Counterflow: Big Transmission is Still Dead
Commentator Steve Huntoon doubts that even a proposed $2.5 billion MISO-to-PJM HVDC line can raise Big Transmission from the dead.

By Steve Huntoon

Apologies to anyone awaiting my take on the Green New Deal, but I haven’t figured out how to reduce a five-minute scream to writing.1

Please accept instead this diatribe on something only a little less preposterous – a newly announced HVDC transmission line from Mason City in northern Iowa to the ComEd zone in northern Illinois.2

Yes, just after I declared Big Transmission still dead last month,3 along comes this 349-mile, 2,100-MW line that would be built underground in an existing railroad corridor at an estimated cost of $2.5 billion.

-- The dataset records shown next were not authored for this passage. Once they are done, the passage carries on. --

[src/rtl/bp_be_pipe_int_clmul.sv]
// Iterative carry-less multiplier (clmul/clmulh/clmulr, full and word forms).
// Consumes bits_per_cycle_p multiplier bits per BUSY cycle; the result is held until yumi.

module bp_be_clmul_lane #(
  parameter int width_p = 64,
  parameter int j_p     = 0
) (
  input  logic                   bit_i,
  input  logic [2*width_p-1:0]   rs1_i,
  output logic [2*width_p-1:0]   pp_o
);
  assign pp_o = bit_i ? (rs1_i << j_p) : '0;
endmodule

module bp_be_pipe_int_clmul #(
  parameter int width_p          = 64,
  parameter int bits_per_cycle_p = 4,
  parameter int tag_width_p      = 5
) (
  input  logic                   clk_i,
  input  logic                   reset_n_i,
  input  logic                   flush_i,
  input  logic                   v_i,
  output logic                   ready_and_o,
  input  logic [1:0]             op_i,
  input  logic                   opw_i,
  input  logic [width_p-1:0]     rs1_i,
  input  logic [width_p-1:0]     rs2_i,
  input  logic [tag_width_p-1:0] tag_i,
  output logic                   v_o,
  output logic [width_p-1:0]     data_o,
  output logic [tag_width_p-1:0] tag_o,
  input  logic                   yumi_i
);
  localparam int half_lp = width_p/2;
  localparam int acc_lp  = 2*width_p;
  localparam int n_full  = width_p/bits_per_cycle_p;
  localparam int n_word  = half_lp/bits_per_cycle_p;
  localparam int cnt_w   = (n_full > 1) ? $clog2(n_full) : 1;

  typedef enum logic [1:0] {IDLE, BUSY, DONE} state_e;

  typedef struct packed {
    logic [1:0]             op;
    logic                   opw;
    logic [tag_width_p-1:0] tag;
  } req_s;

  state_e state_r, state_n;
  req_s   req_r;
  logic [acc_lp-1:0]  rs1_sh, acc_r, acc_nxt;
  logic [width_p-1:0] rs2_sh, mask;
  logic [cnt_w-1:0]   cnt_r, cnt_last;
  logic               accept, last;

  logic [bits_per_cycle_p-1:0][acc_lp-1:0] pp;
  logic [bits_per_cycle_p:0][acc_lp-1:0]   xr;

  // rs1 is pre-shifted each cycle, so lane j only ever needs a fixed shift by j
  assign xr[0] = acc_r;
  for (genvar j = 0; j < bits_per_cycle_p; j++) begin : g_lane
    bp_be_clmul_lane #(.width_p(width_p), .j_p(j)) lane (
      .bit_i (rs2_sh[j]),
      .rs1_i (rs1_sh),
      .pp_o  (pp[j])
    );
    assign xr[j+1] = xr[j] ^ pp[j];
  end
  assign acc_nxt = xr[bits_per_cycle_p];

  assign accept   = (state_r == IDLE) & v_i & ~flush_i;
  assign cnt_last = req_r.opw ? cnt_w'(n_word-1) : cnt_w'(n_full-1);
  assign last     = (state_r == BUSY) & (cnt_r == cnt_last);
  assign mask     = opw_i ? {{half_lp{1'b0}}, {half_lp{1'b1}}} : '1;

  always_ff @(posedge clk_i or negedge reset_n_i)
    if (!reset_n_i) state_r <= IDLE;
    else            state_r <= state_n;

  always_comb begin
    state_n = state_r;
    if (flush_i) state_n = IDLE;
    else case (state_r)
      IDLE:    if (v_i)    state_n = BUSY;
      BUSY:    if (last)   state_n = DONE;
      DONE:    if (yumi_i) state_n = IDLE;
      default: state_n = IDLE;
    endcase
  end

  // Result select on the final accumulator value
  logic [width_p-1:0] f_sel, res;
  logic [half_lp-1:0] w_sel;
  always_comb begin
    case (req_r.op)
      2'b01:   begin f_sel = acc_nxt[acc_lp-1:width_p];  w_sel = acc_nxt[width_p-1:half_lp];   end
      2'b10:   begin f_sel = acc_nxt[acc_lp-2:width_p-1]; w_sel = acc_nxt[width_p-2:half_lp-1]; end
      default: begin f_sel = acc_nxt[width_p-1:0];       w_sel = acc_nxt[half_lp-1:0];         end
    endcase
    res = req_r.opw ? {{half_lp{w_sel[half_lp-1]}}, w_sel} : f_sel;
  end

  always_ff @(posedge clk_i or negedge reset_n_i)
    if (!reset_n_i) begin
      req_r  <= '0;
      rs1_sh <= '0;
      rs2_sh <= '0;
      acc_r  <= '0;
      cnt_r  <= '0;
      data_o <= '0;
      tag_o  <= '0;
    end else if (accept) begin
      req_r  <= '{op: op_i, opw: opw_i, tag: tag_i};
      rs1_sh <= {{width_p{1'b0}}, rs1_i & mask};
      rs2_sh <= rs2_i & mask;
      acc_r  <= '0;
      cnt_r  <= '0;
    end else if ((state_r == BUSY) && !flush_i) begin
      rs1_sh <= rs1_sh << bits_per_cycle_p;
      rs2_sh <= rs2_sh >> bits_per_cycle_p;
      acc_r  <= acc_nxt;
      cnt_r  <= cnt_r + 1'b1;
      if (last) begin
        data_o <= res;
        tag_o  <= req_r.tag;
      end
    end

  assign v_o         = (state_r == DONE);
  assign ready_and_o = (state_r == IDLE);

endmodule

The business case is based on bringing wind generation from MISO to PJM. “We’re going to beat all of PJM with cheap renewable power prices,” according to the president of the independent development company proposing the merchant project.4

OK, where do we start? Well, let’s see. Last year, the average real-time LMP at the Minnesota Hub in MISO was $26.76/MWh.5 The average real-time LMP for the ComEd zone in PJM was $28.59/MWh.6 The difference is $1.83/MWh. We’ll come back to that number.

The all-in (pre-tax) cost of capital is estimated by Brattle/PJM for a new merchant generation project at 10%.7 Let’s use that cost of capital as a proxy for a merchant transmission project like this one.

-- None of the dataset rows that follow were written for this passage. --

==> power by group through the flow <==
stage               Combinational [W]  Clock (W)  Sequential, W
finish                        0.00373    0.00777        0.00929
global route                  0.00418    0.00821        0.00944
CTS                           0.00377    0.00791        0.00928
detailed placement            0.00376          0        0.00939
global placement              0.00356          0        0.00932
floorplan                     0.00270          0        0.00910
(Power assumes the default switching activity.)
**src/rtl/alu_pkg.sv**
```systemverilog
// Shared types and constants for the ALU result stage.
// Opcodes, flag bit positions, skid buffer state encoding, flag vector width.
// Optional feature macro: ALU_PARITY_FLAG_EN (adds P flag as flags[4]).
package alu_pkg;

    typedef enum logic [1:0] {
        OP_AND = 2'b00,
        OP_OR  = 2'b01,
        OP_ADD = 2'b10,
        OP_SUB = 2'b11
    } op_e;

    localparam int FLG_Z = 0;
    localparam int FLG_N = 1;
    localparam int FLG_C = 2;
    localparam int FLG_V = 3;
    localparam int FLG_P = 4;

`ifdef ALU_PARITY_FLAG_EN
    localparam int FLAGS_W = 5;
`else
    localparam int FLAGS_W = 4;
`endif

    typedef enum logic [1:0] {
        EMPTY = 2'b00,
        ONE   = 2'b01,
        FULL  = 2'b10
    } buf_state_e;

endpackage

```
**src/rtl/alu_skid_buffer.sv**
```systemverilog
// Generic 2-entry valid/ready buffer (main + skid entry), payload width DW.
// Latency 1 cycle from accept to o_valid; full throughput when downstream is ready.
// o_in_ready is a flop (no comb path from i_out_ready); deasserts only when both entries hold data.
// Ports: clk, rst (sync, active-high), i_valid/o_in_ready/i_dat upstream,
//        o_valid/i_out_ready/o_dat downstream.
module alu_skid_buffer
    import alu_pkg::*;
#(
    parameter int DW = 20
) (
    input  logic          clk,
    input  logic          rst,
    input  logic          i_valid,
    output logic          o_in_ready,
    input  logic [DW-1:0] i_dat,
    output logic          o_valid,
    input  logic          i_out_ready,
    output logic [DW-1:0] o_dat
);

    buf_state_e    r_state;
    buf_state_e    w_state_nxt;
    logic [DW-1:0] r_main;
    logic [DW-1:0] r_skid;
    logic [DW-1:0] w_main_nxt;
    logic [DW-1:0] w_skid_nxt;
    logic          r_out_valid;
    logic          r_in_ready;
    logic          w_acc;
    logic          w_emit;

    assign w_acc  = i_valid && r_in_ready;
    assign w_emit = r_out_valid && i_out_ready;

    always_comb begin
        w_state_nxt = r_state;
        w_main_nxt  = r_main;
        w_skid_nxt  = r_skid;
        case (r_state)
            EMPTY: begin
                if (w_acc) begin
                    w_main_nxt  = i_dat;
                    w_state_nxt = ONE;
                end
            end
            ONE: begin
                if (w_acc && w_emit) begin
                    w_main_nxt = i_dat;
                end else if (w_emit) begin
                    w_state_nxt = EMPTY;
                end else if (w_acc) begin
                    // Main is stalled at the output; park the new beat behind it.
                    w_skid_nxt  = i_dat;
                    w_state_nxt = FULL;
                end
            end
            FULL: begin
                // in_ready is low here, so only an emit can occur.
                if (w_emit) begin
                    w_main_nxt  = r_skid;
                    w_state_nxt = ONE;
                end
            end
            default: begin
                w_state_nxt = EMPTY;
            end
        endcase
    end

    always_ff @(posedge clk) begin
        if (rst) begin
            r_state     <= EMPTY;
            r_main      <= '0;
            r_skid      <= '0;
            r_out_valid <= 1'b0;
            r_in_ready  <= 1'b1;
        end else begin
            r_state     <= w_state_nxt;
            r_main      <= w_main_nxt;
            r_skid      <= w_skid_nxt;
            // Handshake outputs are registered copies of the next-state decode.
            r_out_valid <= (w_state_nxt != EMPTY);
            r_in_ready  <= (w_state_nxt != FULL);
        end
    end

    assign o_valid    = r_out_valid;
    assign o_in_ready = r_in_ready;
    assign o_dat      = r_main;

endmodule

```
**src/rtl/alu_result_stage.sv**
```systemverilog
// ALU output stage: selects unit result by opcode, computes {P,}V,C,N,Z, counts emitted beats.
// Latency 1 cycle (accept edge -> result/flags valid); registered outputs.
// Backpressure absorbed by a 2-entry skid buffer; in_ready drops only when both entries are full.
// Ports: clk, rst (sync, active-high); in_valid/in_ready, op, a, b, and_res/or_res/add_res/sub_res,
//        add_co, sub_bo upstream; out_valid/out_ready, result, flags, xfer_cnt downstream.
// Macro ALU_PARITY_FLAG_EN: when defined, flags grows to 5 bits with P = ^result at flags[4].
module alu_result_stage
    import alu_pkg::*;
#(
    parameter int W = 16
) (
    input  logic               clk,
    input  logic               rst,
    input  logic               in_valid,
    output logic               in_ready,
    input  logic [1:0]         op,
    input  logic [W-1:0]       a,
    input  logic [W-1:0]       b,
    input  logic [W-1:0]       and_res,
    input  logic [W-1:0]       or_res,
    input  logic [W-1:0]       add_res,
    input  logic [W-1:0]       sub_res,
    input  logic               add_co,
    input  logic               sub_bo,
    output logic               out_valid,
    input  logic               out_ready,
    output logic [W-1:0]       result,
    output logic [FLAGS_W-1:0] flags,
    output logic [15:0]        xfer_cnt
);

    logic [W-1:0]         w_result;
    logic [FLAGS_W-1:0]   w_flags;
    logic [FLAGS_W+W-1:0] w_buf_out;
    logic                 w_out_valid;
    logic [15:0]          r_xfer_cnt;

    always_comb begin
        w_result = '0;
        w_flags  = '0;
        case (op_e'(op))
            OP_AND: w_result = and_res;
            OP_OR:  w_result = or_res;
            OP_ADD: begin
                w_result       = add_res;
                w_flags[FLG_C] = add_co;
                // Same-sign operands producing an opposite-sign sum.
                w_flags[FLG_V] = (a[W-1] == b[W-1]) && (add_res[W-1] != a[W-1]);
            end
            OP_SUB: begin
                w_result       = sub_res;
                w_flags[FLG_C] = sub_bo;
                // Opposite-sign operands where the difference takes b's sign.
                w_flags[FLG_V] = (a[W-1] != b[W-1]) && (sub_res[W-1] != a[W-1]);
            end
            default: w_result = '0;
        endcase
        w_flags[FLG_Z] = (w_result == '0);
        w_flags[FLG_N] = w_result[W-1];
`ifdef ALU_PARITY_FLAG_EN
        w_flags[FLG_P] = ^w_result;
`endif
    end

    alu_skid_buffer #(
        .DW (FLAGS_W + W)
    ) u_skid (
        .clk         (clk),
        .rst         (rst),
        .i_valid     (in_valid),
        .o_in_ready  (in_ready),
        .i_dat       ({w_flags, w_result}),
        .o_valid     (w_out_valid),
        .i_out_ready (out_ready),
        .o_dat       (w_buf_out)
    );

    always_ff @(posedge clk) begin
        if (rst) begin
            r_xfer_cnt <= '0;
        end else if (w_out_valid && out_ready) begin
            r_xfer_cnt <= r_xfer_cnt + 16'd1;
        end
    end

    assign out_valid = w_out_valid;
    assign result    = w_buf_out[W-1:0];
    assign flags     = w_buf_out[FLAGS_W+W-1:W];
    assign xfer_cnt  = r_xfer_cnt;

endmodule
```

A $2.5 billion capital cost times 10% is $250 million per year. Add annual depreciation of $50 million for a 50-year life. Generously assume transmission losses, O&M and management costs are zero. Divide the $300 million (annual cost of capital plus depreciation) by 2,100 MW times 8,760 hours in the year times a generous 50% capacity factor (9,198,000). You get $32.62/MWh.

Proposed SOO Green Renewable Rail project | Direct Connect Development Co.

So here’s the rub. There’s a $1.83/MWh difference between MISO and PJM LMPs, but the project needs an additional $30.79/MWh ($32.62/MWh minus $1.83/MWh) in order to be viable.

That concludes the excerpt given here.